Exercise goal:
Before answering, work out how many lines below contain the string "tied"; the reply is that number alone.

━━━ Given information

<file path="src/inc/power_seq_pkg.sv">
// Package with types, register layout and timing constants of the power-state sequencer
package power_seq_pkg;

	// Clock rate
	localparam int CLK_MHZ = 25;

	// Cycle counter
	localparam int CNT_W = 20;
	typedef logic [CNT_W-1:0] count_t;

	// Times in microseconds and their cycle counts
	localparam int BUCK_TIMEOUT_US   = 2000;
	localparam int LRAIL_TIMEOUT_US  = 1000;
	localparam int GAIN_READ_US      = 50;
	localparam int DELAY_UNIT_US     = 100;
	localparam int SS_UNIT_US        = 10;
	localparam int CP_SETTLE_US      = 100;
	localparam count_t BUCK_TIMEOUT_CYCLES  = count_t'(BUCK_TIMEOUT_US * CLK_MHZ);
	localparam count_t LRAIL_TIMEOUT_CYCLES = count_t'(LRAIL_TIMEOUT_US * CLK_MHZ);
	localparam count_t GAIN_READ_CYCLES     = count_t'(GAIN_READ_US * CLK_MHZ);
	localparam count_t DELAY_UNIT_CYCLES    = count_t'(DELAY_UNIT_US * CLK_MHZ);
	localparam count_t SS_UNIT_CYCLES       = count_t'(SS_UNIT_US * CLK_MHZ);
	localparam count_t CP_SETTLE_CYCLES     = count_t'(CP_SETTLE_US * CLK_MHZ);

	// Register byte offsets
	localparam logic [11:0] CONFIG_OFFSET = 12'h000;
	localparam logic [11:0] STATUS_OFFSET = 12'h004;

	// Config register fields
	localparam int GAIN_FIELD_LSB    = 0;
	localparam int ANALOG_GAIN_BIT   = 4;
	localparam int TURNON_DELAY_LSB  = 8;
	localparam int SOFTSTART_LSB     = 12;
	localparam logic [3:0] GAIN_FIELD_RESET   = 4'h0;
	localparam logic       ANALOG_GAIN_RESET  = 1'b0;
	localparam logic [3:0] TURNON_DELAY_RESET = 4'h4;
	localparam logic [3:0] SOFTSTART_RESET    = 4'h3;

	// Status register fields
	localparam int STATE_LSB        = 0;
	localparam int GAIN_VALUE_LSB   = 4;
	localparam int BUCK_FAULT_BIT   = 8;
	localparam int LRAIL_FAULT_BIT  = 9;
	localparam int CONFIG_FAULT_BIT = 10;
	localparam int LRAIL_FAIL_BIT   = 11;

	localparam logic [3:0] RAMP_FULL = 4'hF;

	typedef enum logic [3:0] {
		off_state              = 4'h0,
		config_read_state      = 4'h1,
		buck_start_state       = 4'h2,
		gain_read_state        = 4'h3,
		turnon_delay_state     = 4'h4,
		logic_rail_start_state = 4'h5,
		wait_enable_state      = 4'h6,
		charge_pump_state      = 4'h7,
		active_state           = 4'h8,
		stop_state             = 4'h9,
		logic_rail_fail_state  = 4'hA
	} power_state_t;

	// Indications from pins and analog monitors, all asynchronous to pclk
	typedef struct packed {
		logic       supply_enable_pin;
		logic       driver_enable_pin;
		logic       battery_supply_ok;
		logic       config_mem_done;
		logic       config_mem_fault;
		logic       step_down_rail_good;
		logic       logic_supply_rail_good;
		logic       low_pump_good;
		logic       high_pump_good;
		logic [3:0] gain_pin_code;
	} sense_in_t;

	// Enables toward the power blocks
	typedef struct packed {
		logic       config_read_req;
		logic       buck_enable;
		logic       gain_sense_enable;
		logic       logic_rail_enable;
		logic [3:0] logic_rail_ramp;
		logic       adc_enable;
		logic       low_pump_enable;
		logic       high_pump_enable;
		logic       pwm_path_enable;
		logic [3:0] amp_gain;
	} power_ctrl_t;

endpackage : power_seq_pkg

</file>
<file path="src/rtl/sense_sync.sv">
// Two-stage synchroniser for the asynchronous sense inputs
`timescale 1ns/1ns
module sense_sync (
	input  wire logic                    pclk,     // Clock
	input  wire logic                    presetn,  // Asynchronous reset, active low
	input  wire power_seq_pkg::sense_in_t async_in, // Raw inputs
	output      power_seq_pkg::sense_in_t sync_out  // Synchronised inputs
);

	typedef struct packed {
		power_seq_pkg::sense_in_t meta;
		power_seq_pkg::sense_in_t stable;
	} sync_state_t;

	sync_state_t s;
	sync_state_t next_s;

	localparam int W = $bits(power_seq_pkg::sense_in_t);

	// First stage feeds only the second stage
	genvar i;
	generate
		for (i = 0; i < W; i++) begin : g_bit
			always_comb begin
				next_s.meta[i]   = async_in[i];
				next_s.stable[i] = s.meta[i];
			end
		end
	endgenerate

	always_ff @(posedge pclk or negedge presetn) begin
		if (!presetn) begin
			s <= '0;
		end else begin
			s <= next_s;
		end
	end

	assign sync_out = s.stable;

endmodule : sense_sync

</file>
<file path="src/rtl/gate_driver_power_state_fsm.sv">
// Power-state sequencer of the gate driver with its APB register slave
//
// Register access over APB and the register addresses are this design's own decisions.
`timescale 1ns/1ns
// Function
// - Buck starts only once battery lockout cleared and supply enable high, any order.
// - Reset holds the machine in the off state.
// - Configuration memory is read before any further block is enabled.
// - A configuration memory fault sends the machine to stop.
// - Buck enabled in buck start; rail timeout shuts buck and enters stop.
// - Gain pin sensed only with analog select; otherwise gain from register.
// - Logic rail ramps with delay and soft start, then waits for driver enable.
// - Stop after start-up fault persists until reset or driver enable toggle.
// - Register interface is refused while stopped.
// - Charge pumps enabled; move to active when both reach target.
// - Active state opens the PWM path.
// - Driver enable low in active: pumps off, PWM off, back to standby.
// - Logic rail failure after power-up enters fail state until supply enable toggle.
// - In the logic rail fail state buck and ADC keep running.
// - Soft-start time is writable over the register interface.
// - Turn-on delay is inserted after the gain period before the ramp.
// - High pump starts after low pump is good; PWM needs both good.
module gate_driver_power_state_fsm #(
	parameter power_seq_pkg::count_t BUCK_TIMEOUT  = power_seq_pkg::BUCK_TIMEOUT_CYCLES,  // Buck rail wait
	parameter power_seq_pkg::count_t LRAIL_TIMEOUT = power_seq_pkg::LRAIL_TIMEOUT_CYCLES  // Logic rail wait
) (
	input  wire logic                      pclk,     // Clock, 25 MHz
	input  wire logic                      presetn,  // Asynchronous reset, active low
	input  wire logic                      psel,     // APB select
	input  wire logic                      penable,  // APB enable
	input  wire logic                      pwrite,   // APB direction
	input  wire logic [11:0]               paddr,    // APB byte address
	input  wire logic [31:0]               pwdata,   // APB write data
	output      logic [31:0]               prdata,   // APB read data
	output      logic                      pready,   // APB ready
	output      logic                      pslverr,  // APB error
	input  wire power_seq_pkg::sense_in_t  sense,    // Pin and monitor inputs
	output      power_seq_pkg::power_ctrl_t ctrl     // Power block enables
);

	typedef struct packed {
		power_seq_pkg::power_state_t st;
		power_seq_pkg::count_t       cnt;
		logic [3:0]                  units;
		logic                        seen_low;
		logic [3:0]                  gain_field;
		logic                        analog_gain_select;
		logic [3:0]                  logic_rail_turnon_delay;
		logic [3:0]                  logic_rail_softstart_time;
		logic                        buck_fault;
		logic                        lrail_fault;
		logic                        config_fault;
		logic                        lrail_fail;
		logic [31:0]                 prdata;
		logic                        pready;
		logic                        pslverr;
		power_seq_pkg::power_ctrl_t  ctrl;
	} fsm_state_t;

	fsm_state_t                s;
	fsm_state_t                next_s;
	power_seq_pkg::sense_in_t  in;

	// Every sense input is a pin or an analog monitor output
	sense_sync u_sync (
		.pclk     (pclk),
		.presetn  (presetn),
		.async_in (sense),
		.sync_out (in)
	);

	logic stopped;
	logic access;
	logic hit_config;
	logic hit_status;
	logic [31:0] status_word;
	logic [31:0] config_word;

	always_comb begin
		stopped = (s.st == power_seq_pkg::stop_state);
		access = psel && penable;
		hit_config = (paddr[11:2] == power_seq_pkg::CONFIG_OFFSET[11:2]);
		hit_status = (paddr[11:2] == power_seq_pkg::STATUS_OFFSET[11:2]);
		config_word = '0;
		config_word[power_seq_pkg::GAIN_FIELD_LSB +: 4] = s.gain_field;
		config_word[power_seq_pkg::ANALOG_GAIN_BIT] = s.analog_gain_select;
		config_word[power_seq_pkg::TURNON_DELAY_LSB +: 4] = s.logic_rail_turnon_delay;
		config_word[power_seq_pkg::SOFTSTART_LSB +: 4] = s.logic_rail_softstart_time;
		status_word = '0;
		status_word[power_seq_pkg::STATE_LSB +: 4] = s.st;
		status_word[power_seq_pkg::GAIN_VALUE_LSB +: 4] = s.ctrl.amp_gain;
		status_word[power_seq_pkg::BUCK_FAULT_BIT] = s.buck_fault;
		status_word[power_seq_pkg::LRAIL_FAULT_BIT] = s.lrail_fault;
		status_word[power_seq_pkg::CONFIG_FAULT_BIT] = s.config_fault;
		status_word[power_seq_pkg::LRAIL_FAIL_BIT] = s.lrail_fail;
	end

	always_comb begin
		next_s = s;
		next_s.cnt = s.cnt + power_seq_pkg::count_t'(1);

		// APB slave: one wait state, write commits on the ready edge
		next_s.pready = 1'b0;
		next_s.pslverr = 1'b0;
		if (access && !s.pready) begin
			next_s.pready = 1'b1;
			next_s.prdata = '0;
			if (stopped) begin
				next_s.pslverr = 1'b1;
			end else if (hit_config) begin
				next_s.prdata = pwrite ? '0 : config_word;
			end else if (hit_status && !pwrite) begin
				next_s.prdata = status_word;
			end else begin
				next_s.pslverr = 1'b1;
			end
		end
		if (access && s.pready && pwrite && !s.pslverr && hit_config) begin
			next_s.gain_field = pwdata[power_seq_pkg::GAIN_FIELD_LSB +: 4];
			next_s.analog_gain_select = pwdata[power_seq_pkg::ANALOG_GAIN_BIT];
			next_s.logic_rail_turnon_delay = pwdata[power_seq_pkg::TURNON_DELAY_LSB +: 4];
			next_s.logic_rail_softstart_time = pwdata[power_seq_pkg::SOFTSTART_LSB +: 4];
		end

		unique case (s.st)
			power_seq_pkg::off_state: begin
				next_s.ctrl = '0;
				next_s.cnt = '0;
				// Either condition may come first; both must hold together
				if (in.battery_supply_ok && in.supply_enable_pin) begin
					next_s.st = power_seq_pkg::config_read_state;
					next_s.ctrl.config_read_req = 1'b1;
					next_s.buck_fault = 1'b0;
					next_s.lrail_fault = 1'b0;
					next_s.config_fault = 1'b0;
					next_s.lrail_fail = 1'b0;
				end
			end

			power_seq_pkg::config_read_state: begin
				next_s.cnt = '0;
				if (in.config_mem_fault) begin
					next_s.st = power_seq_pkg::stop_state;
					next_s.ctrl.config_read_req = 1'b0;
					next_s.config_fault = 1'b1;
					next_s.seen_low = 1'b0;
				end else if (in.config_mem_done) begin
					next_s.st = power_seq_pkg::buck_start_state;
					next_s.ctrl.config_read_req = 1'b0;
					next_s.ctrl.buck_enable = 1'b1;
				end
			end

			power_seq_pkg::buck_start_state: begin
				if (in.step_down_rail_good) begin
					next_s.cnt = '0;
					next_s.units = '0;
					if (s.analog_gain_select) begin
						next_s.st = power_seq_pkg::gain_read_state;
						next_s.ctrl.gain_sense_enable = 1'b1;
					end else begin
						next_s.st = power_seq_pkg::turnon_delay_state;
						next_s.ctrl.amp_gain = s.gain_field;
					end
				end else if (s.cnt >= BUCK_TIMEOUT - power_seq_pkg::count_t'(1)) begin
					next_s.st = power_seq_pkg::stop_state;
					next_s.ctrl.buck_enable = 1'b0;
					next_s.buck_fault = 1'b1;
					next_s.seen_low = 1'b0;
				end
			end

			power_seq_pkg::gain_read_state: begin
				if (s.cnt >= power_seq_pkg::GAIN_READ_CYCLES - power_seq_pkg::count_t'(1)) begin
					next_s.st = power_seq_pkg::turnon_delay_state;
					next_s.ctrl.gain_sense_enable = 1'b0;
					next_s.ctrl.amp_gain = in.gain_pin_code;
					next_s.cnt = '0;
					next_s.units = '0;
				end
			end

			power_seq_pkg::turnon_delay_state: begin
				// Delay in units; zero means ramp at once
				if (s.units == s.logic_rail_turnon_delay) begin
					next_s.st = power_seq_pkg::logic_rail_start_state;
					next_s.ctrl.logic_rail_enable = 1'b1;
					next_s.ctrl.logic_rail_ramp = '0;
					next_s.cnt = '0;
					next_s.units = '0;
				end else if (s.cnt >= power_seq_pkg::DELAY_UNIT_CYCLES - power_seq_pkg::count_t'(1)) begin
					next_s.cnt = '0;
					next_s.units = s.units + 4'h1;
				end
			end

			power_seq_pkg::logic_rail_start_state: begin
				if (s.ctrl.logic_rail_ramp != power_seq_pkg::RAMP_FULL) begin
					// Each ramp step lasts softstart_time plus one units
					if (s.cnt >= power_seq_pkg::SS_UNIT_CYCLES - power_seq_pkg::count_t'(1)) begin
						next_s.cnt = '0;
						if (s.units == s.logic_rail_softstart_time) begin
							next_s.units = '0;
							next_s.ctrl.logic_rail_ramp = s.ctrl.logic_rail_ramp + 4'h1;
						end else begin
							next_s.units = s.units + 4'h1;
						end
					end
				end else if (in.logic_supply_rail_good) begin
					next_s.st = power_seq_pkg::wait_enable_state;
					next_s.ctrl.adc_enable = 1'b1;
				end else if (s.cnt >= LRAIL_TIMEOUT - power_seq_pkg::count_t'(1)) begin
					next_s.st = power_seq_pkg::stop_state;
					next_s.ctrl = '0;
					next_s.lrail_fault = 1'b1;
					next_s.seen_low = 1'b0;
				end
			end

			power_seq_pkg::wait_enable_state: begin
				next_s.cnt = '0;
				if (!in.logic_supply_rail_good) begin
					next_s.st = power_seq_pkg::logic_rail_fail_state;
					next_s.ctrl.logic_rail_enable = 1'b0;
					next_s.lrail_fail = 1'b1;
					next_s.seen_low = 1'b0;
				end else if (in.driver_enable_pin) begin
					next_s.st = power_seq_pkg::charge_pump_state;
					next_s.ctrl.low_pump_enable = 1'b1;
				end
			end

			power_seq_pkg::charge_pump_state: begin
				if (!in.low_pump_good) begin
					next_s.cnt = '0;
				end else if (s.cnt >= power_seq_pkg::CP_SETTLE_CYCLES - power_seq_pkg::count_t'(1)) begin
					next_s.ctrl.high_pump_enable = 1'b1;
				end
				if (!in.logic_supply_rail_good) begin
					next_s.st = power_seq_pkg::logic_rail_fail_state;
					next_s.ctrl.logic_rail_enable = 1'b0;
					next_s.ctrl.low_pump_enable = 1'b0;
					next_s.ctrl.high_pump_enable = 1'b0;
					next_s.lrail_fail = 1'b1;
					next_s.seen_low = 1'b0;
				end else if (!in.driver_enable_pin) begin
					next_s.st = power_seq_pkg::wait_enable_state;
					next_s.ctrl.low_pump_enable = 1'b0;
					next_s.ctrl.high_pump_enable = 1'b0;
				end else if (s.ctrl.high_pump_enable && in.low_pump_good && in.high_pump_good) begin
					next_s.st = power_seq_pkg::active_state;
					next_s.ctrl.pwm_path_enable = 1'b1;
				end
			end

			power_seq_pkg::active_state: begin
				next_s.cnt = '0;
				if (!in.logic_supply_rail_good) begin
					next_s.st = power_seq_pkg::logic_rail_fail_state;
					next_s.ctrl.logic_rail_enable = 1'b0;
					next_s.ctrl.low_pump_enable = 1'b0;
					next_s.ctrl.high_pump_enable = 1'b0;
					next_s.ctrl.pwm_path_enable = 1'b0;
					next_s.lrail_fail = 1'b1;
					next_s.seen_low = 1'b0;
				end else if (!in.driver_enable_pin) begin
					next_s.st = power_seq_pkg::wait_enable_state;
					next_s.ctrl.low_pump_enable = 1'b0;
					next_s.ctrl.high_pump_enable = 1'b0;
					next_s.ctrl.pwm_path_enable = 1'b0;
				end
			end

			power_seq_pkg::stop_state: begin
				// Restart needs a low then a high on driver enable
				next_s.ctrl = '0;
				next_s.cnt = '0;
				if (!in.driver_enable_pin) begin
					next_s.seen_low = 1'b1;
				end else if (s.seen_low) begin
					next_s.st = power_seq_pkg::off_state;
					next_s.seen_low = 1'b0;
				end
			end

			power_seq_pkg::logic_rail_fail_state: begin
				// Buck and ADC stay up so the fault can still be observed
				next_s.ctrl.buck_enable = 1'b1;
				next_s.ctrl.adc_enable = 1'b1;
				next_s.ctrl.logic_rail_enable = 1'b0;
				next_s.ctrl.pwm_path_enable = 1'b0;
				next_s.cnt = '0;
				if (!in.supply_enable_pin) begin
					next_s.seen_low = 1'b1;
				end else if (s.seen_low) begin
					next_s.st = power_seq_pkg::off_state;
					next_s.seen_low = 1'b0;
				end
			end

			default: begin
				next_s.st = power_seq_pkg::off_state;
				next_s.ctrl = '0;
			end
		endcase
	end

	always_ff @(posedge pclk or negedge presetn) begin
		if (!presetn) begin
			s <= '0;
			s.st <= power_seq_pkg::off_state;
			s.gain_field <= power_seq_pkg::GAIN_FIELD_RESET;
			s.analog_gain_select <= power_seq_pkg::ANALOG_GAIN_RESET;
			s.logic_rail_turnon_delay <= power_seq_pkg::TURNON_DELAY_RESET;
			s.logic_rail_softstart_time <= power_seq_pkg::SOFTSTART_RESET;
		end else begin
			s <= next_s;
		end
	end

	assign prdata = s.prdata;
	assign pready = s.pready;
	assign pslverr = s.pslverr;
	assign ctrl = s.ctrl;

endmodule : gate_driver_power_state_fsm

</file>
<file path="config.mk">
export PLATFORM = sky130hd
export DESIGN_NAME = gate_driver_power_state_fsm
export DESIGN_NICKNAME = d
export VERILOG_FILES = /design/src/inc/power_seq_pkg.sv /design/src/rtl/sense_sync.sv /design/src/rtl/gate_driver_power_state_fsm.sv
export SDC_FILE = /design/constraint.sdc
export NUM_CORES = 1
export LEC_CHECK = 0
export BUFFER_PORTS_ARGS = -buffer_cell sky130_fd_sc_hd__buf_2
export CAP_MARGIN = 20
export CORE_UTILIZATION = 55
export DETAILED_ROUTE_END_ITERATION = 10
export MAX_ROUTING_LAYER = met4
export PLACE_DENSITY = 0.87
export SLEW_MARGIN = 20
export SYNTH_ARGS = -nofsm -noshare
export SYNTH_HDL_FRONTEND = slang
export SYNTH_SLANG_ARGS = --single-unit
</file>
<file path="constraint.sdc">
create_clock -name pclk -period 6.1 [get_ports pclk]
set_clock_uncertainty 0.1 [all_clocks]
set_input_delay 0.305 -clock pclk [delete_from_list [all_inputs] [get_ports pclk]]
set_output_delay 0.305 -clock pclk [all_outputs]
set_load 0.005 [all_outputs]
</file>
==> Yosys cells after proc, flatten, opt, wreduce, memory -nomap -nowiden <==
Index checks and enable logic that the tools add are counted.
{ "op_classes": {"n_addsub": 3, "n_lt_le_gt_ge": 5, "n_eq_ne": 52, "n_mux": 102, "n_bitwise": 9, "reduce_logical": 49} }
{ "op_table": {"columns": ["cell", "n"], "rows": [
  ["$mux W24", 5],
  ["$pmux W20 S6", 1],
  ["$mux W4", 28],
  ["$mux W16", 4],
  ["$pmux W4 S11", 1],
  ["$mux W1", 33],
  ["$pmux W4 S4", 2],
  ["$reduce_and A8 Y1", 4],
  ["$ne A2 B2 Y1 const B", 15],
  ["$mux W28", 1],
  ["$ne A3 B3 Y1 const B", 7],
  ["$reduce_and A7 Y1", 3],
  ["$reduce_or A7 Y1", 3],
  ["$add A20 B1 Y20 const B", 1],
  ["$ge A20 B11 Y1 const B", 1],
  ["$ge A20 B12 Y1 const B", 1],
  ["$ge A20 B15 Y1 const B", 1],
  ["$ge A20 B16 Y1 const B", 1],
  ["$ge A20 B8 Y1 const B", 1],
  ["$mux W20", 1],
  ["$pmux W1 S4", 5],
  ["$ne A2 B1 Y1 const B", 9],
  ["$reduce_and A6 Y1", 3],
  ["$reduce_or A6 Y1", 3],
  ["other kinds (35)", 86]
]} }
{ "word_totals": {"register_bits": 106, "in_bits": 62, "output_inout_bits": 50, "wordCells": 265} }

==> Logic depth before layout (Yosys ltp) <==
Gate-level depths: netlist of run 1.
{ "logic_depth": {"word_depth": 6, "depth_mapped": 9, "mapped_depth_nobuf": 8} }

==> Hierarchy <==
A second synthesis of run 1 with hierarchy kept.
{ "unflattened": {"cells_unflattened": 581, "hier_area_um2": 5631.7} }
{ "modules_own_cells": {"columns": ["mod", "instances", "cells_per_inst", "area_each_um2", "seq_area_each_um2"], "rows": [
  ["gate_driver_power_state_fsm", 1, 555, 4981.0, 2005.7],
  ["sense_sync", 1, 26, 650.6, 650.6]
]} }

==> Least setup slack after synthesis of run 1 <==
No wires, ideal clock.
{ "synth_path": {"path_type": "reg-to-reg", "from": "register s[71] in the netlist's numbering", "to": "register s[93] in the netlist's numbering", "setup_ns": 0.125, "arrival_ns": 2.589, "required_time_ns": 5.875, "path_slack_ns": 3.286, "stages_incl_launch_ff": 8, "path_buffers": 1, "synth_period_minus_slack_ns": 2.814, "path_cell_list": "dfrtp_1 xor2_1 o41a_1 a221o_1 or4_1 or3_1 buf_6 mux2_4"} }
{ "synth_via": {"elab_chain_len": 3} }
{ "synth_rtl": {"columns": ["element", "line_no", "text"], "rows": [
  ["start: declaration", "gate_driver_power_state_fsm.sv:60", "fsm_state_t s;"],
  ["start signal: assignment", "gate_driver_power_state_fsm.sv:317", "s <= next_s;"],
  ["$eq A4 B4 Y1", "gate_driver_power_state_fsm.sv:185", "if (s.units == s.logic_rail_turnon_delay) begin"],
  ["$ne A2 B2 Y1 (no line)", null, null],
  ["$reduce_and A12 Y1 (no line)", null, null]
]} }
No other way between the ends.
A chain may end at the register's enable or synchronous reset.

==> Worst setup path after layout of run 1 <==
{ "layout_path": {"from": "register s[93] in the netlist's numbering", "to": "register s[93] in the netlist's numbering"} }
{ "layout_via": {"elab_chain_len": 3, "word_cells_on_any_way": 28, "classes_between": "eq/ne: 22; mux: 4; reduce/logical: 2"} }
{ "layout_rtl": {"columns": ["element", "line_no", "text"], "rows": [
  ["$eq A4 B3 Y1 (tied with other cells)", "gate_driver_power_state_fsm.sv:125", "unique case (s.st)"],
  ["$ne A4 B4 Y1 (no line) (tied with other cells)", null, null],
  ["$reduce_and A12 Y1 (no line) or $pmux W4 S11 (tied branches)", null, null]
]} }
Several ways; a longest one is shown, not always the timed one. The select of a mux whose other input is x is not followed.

━━━━━━

Exercise output:
3